Observation data (J2000 epoch)
- Constellation: Horologium
- Right ascension: 03^{h} 30^{m} 40.8^{s}
- Declination: −50° 18′ 35″
- Redshift: 0.03934±5
- Heliocentric radial velocity: 11793±15km/s
- Distance: 550 Mly (170 Mpc)
- Apparent magnitude (B): 14.05

Characteristics
- Type: SAB(r)bc
- Size: ~350,000 ly (107.03 kpc) (estimated)
- Apparent size (V): 1.25 arcmin

Other designations
- AMC 0329-502, PGC 13035, IRAS 03291-5028, ESO 200-IG 031

= NGC 1356 =

Galaxy in the constellation Horologium

NGC 1356 is a barred spiral galaxy located in the southern constellation of Horologium. It was discovered by English astronomer John Herschel on Dec 23, 1837.

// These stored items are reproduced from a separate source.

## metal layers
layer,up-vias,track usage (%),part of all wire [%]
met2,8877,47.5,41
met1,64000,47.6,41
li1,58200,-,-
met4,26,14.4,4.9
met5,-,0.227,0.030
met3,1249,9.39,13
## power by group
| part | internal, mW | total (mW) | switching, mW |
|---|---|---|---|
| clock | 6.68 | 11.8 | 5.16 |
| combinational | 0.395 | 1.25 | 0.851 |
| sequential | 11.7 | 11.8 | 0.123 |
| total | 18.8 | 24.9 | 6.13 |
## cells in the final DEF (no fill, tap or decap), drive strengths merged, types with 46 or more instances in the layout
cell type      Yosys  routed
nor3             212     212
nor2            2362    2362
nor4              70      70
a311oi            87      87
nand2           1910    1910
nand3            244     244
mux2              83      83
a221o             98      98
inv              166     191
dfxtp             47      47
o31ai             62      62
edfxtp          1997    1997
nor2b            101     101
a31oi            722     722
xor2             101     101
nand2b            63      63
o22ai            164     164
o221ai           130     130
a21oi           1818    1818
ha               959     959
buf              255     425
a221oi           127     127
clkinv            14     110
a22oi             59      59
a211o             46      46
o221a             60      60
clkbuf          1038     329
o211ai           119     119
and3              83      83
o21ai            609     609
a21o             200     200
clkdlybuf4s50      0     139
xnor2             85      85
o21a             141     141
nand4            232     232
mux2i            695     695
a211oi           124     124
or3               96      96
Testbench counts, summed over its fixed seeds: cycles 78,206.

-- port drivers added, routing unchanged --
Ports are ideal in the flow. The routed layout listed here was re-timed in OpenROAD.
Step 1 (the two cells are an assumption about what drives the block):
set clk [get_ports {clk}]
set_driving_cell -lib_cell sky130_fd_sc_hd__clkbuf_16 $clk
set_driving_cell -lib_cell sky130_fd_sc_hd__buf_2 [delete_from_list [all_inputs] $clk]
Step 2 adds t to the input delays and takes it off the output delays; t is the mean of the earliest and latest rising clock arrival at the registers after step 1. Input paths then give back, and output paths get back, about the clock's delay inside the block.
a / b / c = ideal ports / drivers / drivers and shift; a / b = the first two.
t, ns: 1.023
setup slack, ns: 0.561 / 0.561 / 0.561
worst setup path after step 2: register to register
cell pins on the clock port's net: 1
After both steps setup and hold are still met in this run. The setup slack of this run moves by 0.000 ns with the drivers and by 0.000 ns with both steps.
This is an optimization exercise on Yosys and OpenROAD, whose aim is small area and few clock cycles, not a production implementation. At most, simulation tests tie the RTL to the original design; equivalence was not proved. No functional check of the RTL was part of run 2. Power is estimated from default activity; no workload was simulated.

==> design/flow/design.v <==
module mb_crc16 (
    input  wire [15:0] crc_in,
    input  wire [7:0]  data,
    output reg  [15:0] crc_out
);
    integer i;
    always @* begin
        crc_out = crc_in ^ {8'h00, data};
        for (i = 0; i < 8; i = i + 1) begin
            if (crc_out[0])
                crc_out = (crc_out >> 1) ^ 16'hA001;
            else
                crc_out = crc_out >> 1;
        end
    end
endmodule
module mb_encoder (
    input  wire        clk,
    input  wire        rst,
    input  wire        req_valid,
    output wire        req_ready,
    input  wire        req_kind,       
    input  wire [15:0] req_tid,
    input  wire [7:0]  req_unit,
    input  wire [7:0]  req_fc,
    input  wire [15:0] req_addr,
    input  wire [15:0] req_qty,
    input  wire [15:0] req_value,
    input  wire        wd_valid,
    output wire        wd_ready,
    input  wire [7:0]  wd_byte,
    output wire        tx_valid,
    input  wire        tx_ready,
    output reg  [7:0]  tx_byte,
    output wire        tx_last,
    output wire        tx_err
);
    reg  [3:0]  q;         
    reg  [7:0]  d;         
    reg  [15:0] crc;
    wire [10:0] qm1      = req_qty[10:0] - 11'd1;
    wire        range_ok = ~&req_addr[15:11] || (req_addr[10:0] <= ~qm1);
    wire        qty_nz   = |req_qty;
    wire        qty_coil = qty_nz && ~|req_qty[15:11] && ~&req_qty[10:5]
                           && !(req_qty[10:4] == 7'h7D && |req_qty[3:0]);    
    wire        qty_reg  = qty_nz && ~|req_qty[15:7] && ~&req_qty[6:1];      
    reg         req_ok;
    always @* begin
        case (req_fc)
            8'h01, 8'h0F: req_ok = qty_coil && range_ok;
            8'h03, 8'h10: req_ok = qty_reg && range_ok;
            8'h06:        req_ok = (req_qty == 16'd1);
            default:      req_ok = 1'b0;
        endcase
    end
    wire        is0f     = (req_fc == 8'h0F);
    wire        is10     = (req_fc == 8'h10);
    wire        multi    = is0f || is10;
    wire [7:0]  bcm1     = is10 ? {qm1[6:0], 1'b1} : qm1[10:3];    
    wire [7:0]  bc       = bcm1 + 8'd1;
    wire [8:0]  mbap_len = multi ? ({1'b0, bcm1} + 9'd8) : 9'd6;
    wire [15:0] word2    = (req_fc == 8'h06) ? req_value : req_qty;
    wire [3:0]  e         = (q == 4'd0 && !req_kind) ? 4'd6 : q;
    wire        in_data   = (e == 4'd13);
    wire        last_data = (d == bcm1);
    wire        crc_lo    = (e == 4'd14);
    wire        crc_hi    = (e == 4'd15);
    wire        body_end  = in_data ? last_data : (e == 4'd11 && !multi);
    reg [7:0] hdr_byte;
    always @* begin
        case (e)
            4'd0:    hdr_byte = req_tid[15:8];
            4'd1:    hdr_byte = req_tid[7:0];
            4'd4:    hdr_byte = {7'd0, mbap_len[8]};
            4'd5:    hdr_byte = mbap_len[7:0];
            4'd6:    hdr_byte = req_unit;
            4'd7:    hdr_byte = req_fc;
            4'd8:    hdr_byte = req_addr[15:8];
            4'd9:    hdr_byte = req_addr[7:0];
            4'd10:   hdr_byte = word2[15:8];
            4'd11:   hdr_byte = word2[7:0];
            4'd12:   hdr_byte = bc;
            default: hdr_byte = 8'h00;
        endcase
    end
    wire [7:0] coil_mask = (is0f && last_data && req_qty[2:0] != 3'd0)
                           ? (8'hFF >> (4'd8 - {1'b0, req_qty[2:0]})) : 8'hFF;
    always @* begin
        if (!req_ok)
            tx_byte = 8'h00;
        else if (crc_lo)
            tx_byte = crc[7:0];
        else if (crc_hi)
            tx_byte = crc[15:8];
        else if (in_data)
            tx_byte = wd_byte & coil_mask;
        else
            tx_byte = hdr_byte;
    end
    assign tx_err    = !req_ok;
    assign tx_last   = !req_ok || (req_kind ? body_end : crc_hi);
    assign tx_valid  = req_valid && (!in_data || wd_valid);
    assign wd_ready  = in_data && tx_ready;
    assign req_ready = tx_ready && tx_last && (!in_data || wd_valid);
    wire        tx_fire = tx_valid && tx_ready;
    wire [15:0] crc_next;
    mb_crc16 u_crc (.crc_in(crc), .data(tx_byte), .crc_out(crc_next));
    always @(posedge clk) begin
        if (rst) begin
            q   <= 4'd0;
            d   <= 8'd0;
            crc <= 16'hFFFF;
        end else if (tx_fire) begin
            if (tx_last) begin
                q   <= 4'd0;
                d   <= 8'd0;
                crc <= 16'hFFFF;
            end else begin
                if (body_end)
                    q <= 4'd14;
                else if (!in_data)
                    q <= e + 4'd1;
                if (in_data)
                    d <= d + 8'd1;
                if (!crc_lo)
                    crc <= crc_next;
            end
        end
    end
endmodule
module mb_decoder (
    input  wire        clk,
    input  wire        rst,
    input  wire        rx_valid,
    output wire        rx_ready,
    input  wire [7:0]  rx_byte,
    input  wire        rx_last,
    input  wire        rx_kind,       
    output wire        pd_valid,
    input  wire        pd_ready,
    output wire [7:0]  pd_byte,
    output wire        dec_valid,
    input  wire        dec_ready,
    output reg  [1:0]  dec_status,    
    output wire [15:0] dec_tid,
    output wire [7:0]  dec_unit,
    output reg  [2:0]  dec_class,     
    output wire [7:0]  dec_fc,
    output wire [15:0] dec_a,
    output wire [15:0] dec_b
);
    localparam ST_OK    = 2'd0;
    localparam ST_TRUNC = 2'd1;
    localparam ST_CRC   = 2'd2;
    localparam ST_MALF  = 2'd3;
    localparam C_INVALID = 3'd0;
    localparam C_EXC     = 3'd1;
    localparam C_REGS    = 3'd2;
    localparam C_COILS   = 3'd3;
    localparam C_WR      = 3'd4;
    reg         rec;           
    reg  [9:0]  cnt;           
    reg         kind;
    reg  [7:0]  prev1, prev2;  
    reg  [15:0] crc;           
    reg  [15:0] tid;           
    reg  [7:0]  unit, fc;      
    reg  [7:0]  a_hi, a_lo;    
    wire [9:0] pos      = rec ? 10'd0 : cnt;
    wire       first    = (pos == 10'd0);
    wire       kind_cur = first ? rx_kind : kind;
    wire       pd_pos   = kind ? (|pos[9:3] || &pos[2:0]) : (|pos[9:2] || &pos[1:0]);
    assign pd_valid = rx_valid && pd_pos;
    assign pd_byte  = kind ? rx_byte : prev2;
    assign rx_ready = rec ? dec_ready : (!pd_pos || pd_ready);
    wire   rx_fire  = rx_valid && rx_ready;
    assign dec_valid = rec;
    wire [15:0] crc_upd;
    mb_crc16 u_crc (.crc_in(first ? 16'hFFFF : crc), .data(rx_byte), .crc_out(crc_upd));
    wire       hbad = crc[11];     
    wire       lsat = crc[10];     
    wire [9:0] mlen = crc[9:0];    
    wire [9:0] fpos   = kind_cur ? (pos - 10'd6) : pos;
    wire       fc_wr  = (fc == 8'h06) || (fc == 8'h0F) || (fc == 8'h10);
    always @(posedge clk) begin
        if (rst) begin
            rec  <= 1'b0;
            cnt  <= 10'd0;
        end else begin
            if (rec && dec_ready)
                rec <= 1'b0;
            if (rx_fire) begin
                if (rx_last) begin
                    rec <= 1'b1;
                    cnt <= pos;
                end else begin
                    cnt <= pos + 10'd1;
                end
            end else if (rec && dec_ready) begin
                cnt <= 10'd0;
            end
        end
    end
    always @(posedge clk) begin
        if (rx_fire) begin
            kind  <= kind_cur;
            prev1 <= rx_byte;
            prev2 <= prev1;
            if (!kind_cur) begin
                crc <= crc_upd;
            end else begin
                case (pos)
                    10'd2: crc[11] <= |rx_byte;
                    10'd3: crc[11] <= hbad | (|rx_byte);
                    10'd4: begin
                        crc[10]   <= |rx_byte[7:2];
                        crc[9:8]  <= rx_byte[1:0];
                    end
                    10'd5: begin
                        crc[7:0]  <= rx_byte;
                        crc[11]   <= hbad | (!lsat && mlen[9:8] == 2'd0 && rx_byte[7:1] == 7'd0);
                    end
                    default: ;
                endcase
            end
            if (kind_cur ? (pos == 10'd0) : (pos == 10'd4))
                tid[15:8] <= rx_byte;
            if (kind_cur ? (pos == 10'd1) : (pos == 10'd5))
                tid[7:0]  <= rx_byte;
            case (fpos)
                10'd0: unit <= rx_byte;
                10'd1: fc   <= rx_byte;
                10'd2: begin
                    a_hi <= fc_wr ? rx_byte : 8'h00;
                    a_lo <= rx_byte;
                end
                10'd3: if (fc_wr) a_lo <= rx_byte;
                default: ;
            endcase
        end
    end
    wire [9:0]  m_cnt  = cnt - (kind ? 10'd6 : 10'd2);
    wire [10:0] tcp_end = {1'b0, mlen} + 11'd5;    
    always @* begin
        if (kind) begin
            if (~|cnt[9:3] && !(cnt[2] && |cnt[1:0]))
                dec_status = ST_TRUNC;
            else if (hbad)
                dec_status = ST_MALF;
            else if (lsat || {1'b0, cnt} < tcp_end)
                dec_status = ST_TRUNC;
            else if ({1'b0, cnt} > tcp_end)
                dec_status = ST_MALF;
            else
                dec_status = ST_OK;
        end else begin
            if (~|cnt[9:2] && !(&cnt[1:0]))
                dec_status = ST_TRUNC;
            else if (crc != 16'h0000)
                dec_status = ST_CRC;
            else
                dec_status = ST_OK;
        end
    end
    always @* begin
        dec_class = C_INVALID;
        if (fc[7]) begin
            if (m_cnt == 10'd2)
                dec_class = C_EXC;
        end else if (fc == 8'h01) begin
            if (m_cnt == {2'b00, a_lo} + 10'd2)
                dec_class = C_COILS;
        end else if (fc == 8'h03) begin
            if (m_cnt == {2'b00, a_lo} + 10'd2 && !a_lo[0])
                dec_class = C_REGS;
        end else if (fc_wr) begin
            if (m_cnt == 10'd5)
                dec_class = C_WR;
        end
    end
    assign dec_tid  = tid;
    assign dec_unit = unit;
    assign dec_fc   = fc;
    assign dec_a    = {a_hi, a_lo};
    assign dec_b    = kind ? {prev2, prev1} : tid;
endmodule
module mbcodec (
    input  wire        clk,
    input  wire        rst,
    input  wire        req_valid,
    output wire        req_ready,
    input  wire        req_kind,
    input  wire [15:0] req_tid,
    input  wire [7:0]  req_unit,
    input  wire [7:0]  req_fc,
    input  wire [15:0] req_addr,
    input  wire [15:0] req_qty,
    input  wire [15:0] req_value,
    input  wire        wd_valid,
    output wire        wd_ready,
    input  wire [7:0]  wd_byte,
    output wire        tx_valid,
    input  wire        tx_ready,
    output wire [7:0]  tx_byte,
    output wire        tx_last,
    output wire        tx_err,
    input  wire        rx_valid,
    output wire        rx_ready,
    input  wire [7:0]  rx_byte,
    input  wire        rx_last,
    input  wire        rx_kind,
    output wire        pd_valid,
    input  wire        pd_ready,
    output wire [7:0]  pd_byte,
    output wire        dec_valid,
    input  wire        dec_ready,
    output wire [1:0]  dec_status,
    output wire [15:0] dec_tid,
    output wire [7:0]  dec_unit,
    output wire [2:0]  dec_class,
    output wire [7:0]  dec_fc,
    output wire [15:0] dec_a,
    output wire [15:0] dec_b
);
    mb_encoder u_enc (
        .clk(clk), .rst(rst),
        .req_valid(req_valid), .req_ready(req_ready), .req_kind(req_kind),
        .req_tid(req_tid), .req_unit(req_unit), .req_fc(req_fc),
        .req_addr(req_addr), .req_qty(req_qty), .req_value(req_value),
        .wd_valid(wd_valid), .wd_ready(wd_ready), .wd_byte(wd_byte),
        .tx_valid(tx_valid), .tx_ready(tx_ready), .tx_byte(tx_byte),
        .tx_last(tx_last), .tx_err(tx_err)
    );
    mb_decoder u_dec (
        .clk(clk), .rst(rst),
        .rx_valid(rx_valid), .rx_ready(rx_ready), .rx_byte(rx_byte),
        .rx_last(rx_last), .rx_kind(rx_kind),
        .pd_valid(pd_valid), .pd_ready(pd_ready), .pd_byte(pd_byte),
        .dec_valid(dec_valid), .dec_ready(dec_ready), .dec_status(dec_status),
        .dec_tid(dec_tid), .dec_unit(dec_unit), .dec_class(dec_class),
        .dec_fc(dec_fc), .dec_a(dec_a), .dec_b(dec_b)
    );
endmodule
==> design/flow/flow/run.sh <==
#!/bin/bash
# The standard layout, with two changes: the port buffers are the
# smallest buffer (buf_1) rather than a delay buffer, and clock tree
# synthesis adds no dummy loads. Everything else is standard.sh unchanged.
set -euo pipefail
cd "$(dirname "$0")/.."
export BUFFER_PORTS_ARGS="-buffer_cell sky130_fd_sc_hd__buf_1"
export CTS_ARGS="-sink_clustering_enable -repair_clock_nets -dont_use_dummy_load -buf_list sky130_fd_sc_hd__clkbuf_4"
bash standard.sh > standard.log 2>&1
==> design/flow/standard.sh <==
#!/bin/bash
# synth_recipe.tcl (not shown) runs the flow's synth.tcl, then flattens the netlist and writes it again
# the make line also repeats each setting of config.mk as NAME=value (left out here)
make -C /OpenROAD-flow-scripts/flow DESIGN_CONFIG=/design/flow/config.mk WORK_HOME=/design/flow/orfs CLKGATE_MAP_FILE= SYNTH_SCRIPT=/design/flow/synth_recipe.tcl "${@:-finish}"
==> design/flow/config.mk <==
export PLATFORM = sky130hd
export DESIGN_NAME = mbcodec
export DESIGN_NICKNAME = mbcodec
export VERILOG_FILES = /design/flow/design.v
export SDC_FILE = /design/flow/constraint.sdc
export NUM_CORES = 4
export LEC_CHECK = 0
export CAP_MARGIN = 20
export CORE_MARGIN = 2
export CORE_UTILIZATION = 65
export PLACE_DENSITY = 0.75
export SLEW_MARGIN = 20
==> design/flow/constraint.sdc <==
create_clock -name core_clock -period 10.0 [get_ports {clk}]
set_input_delay 2.0000 -clock core_clock [delete_from_list [all_inputs] [get_ports {clk}]]
set_output_delay 2.0000 -clock core_clock [all_outputs]
set_load 0.01 [all_outputs]
==> results of run 1 <==
==> cell type report <==
| type | count | area, sq um |
|---|---|---|
| inverter | 39 | 146 |
| timing repair buffer | 211 | 837 |
| antenna | 1 | 2.50 |
| sequential | 120 | 3210 |
| multi-input combinational | 911 | 6200 |
| tap | 184 | 230 |
| fill | 1169 | 3890 |
| clock buffer | 17 | 128 |
==> sequential cells by signal, summed over array words and instances, names as in the netlist <==
register / count
u_dec.prev2: 8
u_dec.kind: 1
u_enc.q: 4
u_dec.crc: 16
u_dec.fc: 8
u_dec.unit: 8
u_dec.prev1: 8
u_enc.crc: 16
u_dec.a_hi: 8
u_dec.tid: 16
u_dec.cnt: 10
u_dec.a_lo: 8
u_enc.d: 8
u_dec.rec: 1
==> per-stage QoR <==
step / setup WS [ns] / power, W
floorplan: 2.43 / 0.000737
global placement: 1.92 / 0.000814
detailed placement: 1.70 / 0.000819
CTS: 1.69 / 0.00104
global route: 1.30 / 0.00109
finish: 1.57 / 0.00104
==> cells in the final DEF, fill, tap and decap left out, types with 19 or more instances in the layout <==
master    Yosys  layout
ha_1         39      39
edfxtp_1     81      81
a21oi_1      65      64
nand2b_1     22      22
xnor2_1      57      57
xor2_1       22      22
nand3_1      34      34
o21ai_0      58      58
inv_1        38      38
nor3_1       38      38
dfxtp_1      39      39
mux2_2       28      28
o22ai_1      19      19
nand2_1      80      80
nor2_1       98      98
buf_1        11     199
and2_1       22      22
nand4_1      21      21
==> per-layer routing <==
layer	GRT usage, %	vias to the layer above	routed length, um
met5	0	-	0
li1	-	4605	-
met4	11.2	0	668
met2	57.2	631	13500
met1	54.4	4632	13100
met3	8.00	60	3620
==> worst max path at each step <==
stage                     endpoint  slack (ns)  cells after the start
after floorplan            tx_last        2.43                     18
after detailed placement   tx_last        1.70                     16
after CTS                  tx_last        1.69                     16
after global placement     tx_last        1.92                     17
final                      tx_last        1.57                     16
after global routing       tx_last        1.30                     16
==> where the power goes <==
part / switching (W) / internal, W
Sequential: 0.0000170 / 0.000553
Combinational: 0.000153 / 0.0000935
Clock: 0.000150 / 0.0000772
==> cell families (layout without fill, tap and decap cells) <==
group,after synthesis,in the layout,share of synthesized area [%]
and+or+nand+nor,433,433,23.5
AOI/OAI and AO/OA,316,316,22.2
DFF,120,120,32.6
buffers and inverters,105,267,4.42
xor gates and xnor gates,80,80,7.19
muxes,42,42,4.88
adders and majority gates,40,40,5.16
other,0,1,0
==> impl_metrics.csv, run 1 <==
group,metric,value,unit
run_status,outcome,"timing/DRC/antenna clean",
detailed_routing,drtIter0Drc,1330,
timing,timing.fmax,119,MHz
pwr,leakagePower,3.70,nW
clocking,clock_path_buffers,2,
layout,stdcell_area,10800,sq um
detailed_routing,drtPass1Iterations,6,
critical_path,cp_top_family,"simple AND/OR/NAND/NOR gates",
floorplanning,core,14600,sq um
synthesis,ys_warn_count,3,
timing,max-slew-margin-rel,26.8,%
detailed_routing,drc,0,
clocking,path_clk_slew,0.09,ns
place,hpwl,23900,um
timing,finalSetupViolations,0,
synthesis,syn-num-nets,1283,
min_path,hp-class,"reg2reg",
critical_path,slowest_delay,0.76,ns
timing,finClkSkew,0.0480,ns
synthesis,synth_top_area_cell,"edfxtp_1",
floorplanning,die_h,127,um
critical_path,path_class,"in2out",
detailed_routing,vias,9928,
timing,hold_ws,0.454,ns
grt,grt_max_degree,38,
synthesis,synth.distinct_cells,93,
critical_path,required,8.00,ns
layout,drive_above_1_share,7.70,%
critical_path,cp-end-kind,"output port",
layout,fin_cells,1483,
timing,rsz0062_at_grt,"no",
clocking,cts_tree,"built",
grt,grt_pass1_vias,8965,
timing,setup_tns,0,ns
floorplanning,dieArea,16100,sq um
clocking,cts_sinks,120,
detailed_routing,vias_per_cell,6.69,
place,io_buffer_count,199,
pwr,p_per_area,97.0,nW/um^2
timing,fin_crit_sh,84.3,%
job,drv_cap,0,
critical_path,worst-endpoint-arrival,6.43,ns
clocking,hold_buffers,0,
clocking,htree_levels,4,
synthesis,ys_ff_latch,120,
critical_path,reg2reg_slack,4.65,ns
synthesis,synth-edff-count,81,
place,dp_cells,1465,
min_path,min_delay_worst_endpoint,"u_dec.prev2[1]",
layout,area_growth,9.28,%
floorplanning,start_util,67.2,%
critical_path,cp_slowest_cell,"nor4_1",
place,gp_congestion,1.07,
timing,fin_crit,8.43,ns
critical_path,worstSetupStartpoint,"req_qty[4]",
grt,grt.overflow.total,0,
clocking,numCtsBuffers,17,
synthesis,yosysTopAreaCellShare,24.7,%
min_path,min-delay-start,"u_dec.prev1[1]",
detailed_routing,routed_wl,30900,um
min_path,min_path_cells,0,
clocking,post_cts_buffers,0,
clocking,root_buffer,"clkbuf_4",
timing,slew_violations,0,
synthesis,seq_area_frac_synth,32.6,%
synthesis,synth_most_common_cell,"nor2_1",
layout,nets,1447,
critical_path,r2r-end,"u_dec.unit[5]",
critical_path,crit_chain,"buf_1 -> nor4_1 -> a31oi_1 -> nor2b_1 -> inv_1 -> ha_1 -> nand4_1 -> nor2_1 -> o21ai_0 -> o2111a_1 -> o211a_1 -> or2_2 -> inv_1 -> nor2_1 -> inv_1 -> buf_1",
synthesis,postSynthAreaPerCell,8.66,sq um
grt,grt_pass1_wl,47600,um
floorplanning,num_rows,44,
pwr,peakVddDrop,0.101,mV
layout,fin_util,73.5,%
floorplanning,io_pins,200,
grt,antenna_found_initial,1,
critical_path,path_common_cell,"inv_1",
synthesis,synth_area_leaders,"edfxtp_1, dfxtp_1, xnor2_1",
clocking,clk_latency,0.55,ns
critical_path,path_buf_inv,5,
critical_path,cp-start-kind,"primary input",
detailed_routing,post_drt_wl_per_cell,20.9,um
detailed_routing,ant_nets,0,
synthesis,synthArstFlopShare,0,%
timing,report.final.hold_viol_count,0,
critical_path,r2r_cells,12,
synthesis,synth_ff_type,"edfxtp_1",
clocking,cts_resized,0,
synthesis,syn_inst,1136,
synthesis,syn_area,9840,sq um
synthesis,synthTopCellsByCount,"nor2_1, edfxtp_1, nand2_1, a21oi_1, o21ai_0",
grt,grt.total_usage,37.6,%
timing,tightest_slew,1.09,ns
place,place_area,10600,sq um
floorplanning,die_width,127,um
critical_path,cp_max_fo,17,
critical_path,r2r_start,"u_dec.cnt[7]",
Testbench counts, summed over its fixed seeds: cycles 95,853.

At a distance of 550 million light-years (170 Mpc) away from the Sun, NGC 1356 is superimposed over an much more distant galaxy (also a barred spiral), PGC 95415, which is approximately 300 million light-years (93 Mpc) more distant than NGC 1356. The small galaxy seen to the far left of the Hubble Space Telescope (HST) image, IC 1947, is actually closer to NGC 1356.

The apparent pairing between NGC 1356 and PGC 95415 caused them to be included in the AMC catalog of peculiar galaxies (AMC 0329-502). Their true separation was determined later. Apparent galaxy pairs such as this one were used as a baseline for comparison to truly interacting galaxy pairs in a 1994-1996 spectroscopic study by Donzelli and Pastoriza using the Complejo Astronomicomico El Leoncito (CASLEO), San Juan, Argentina.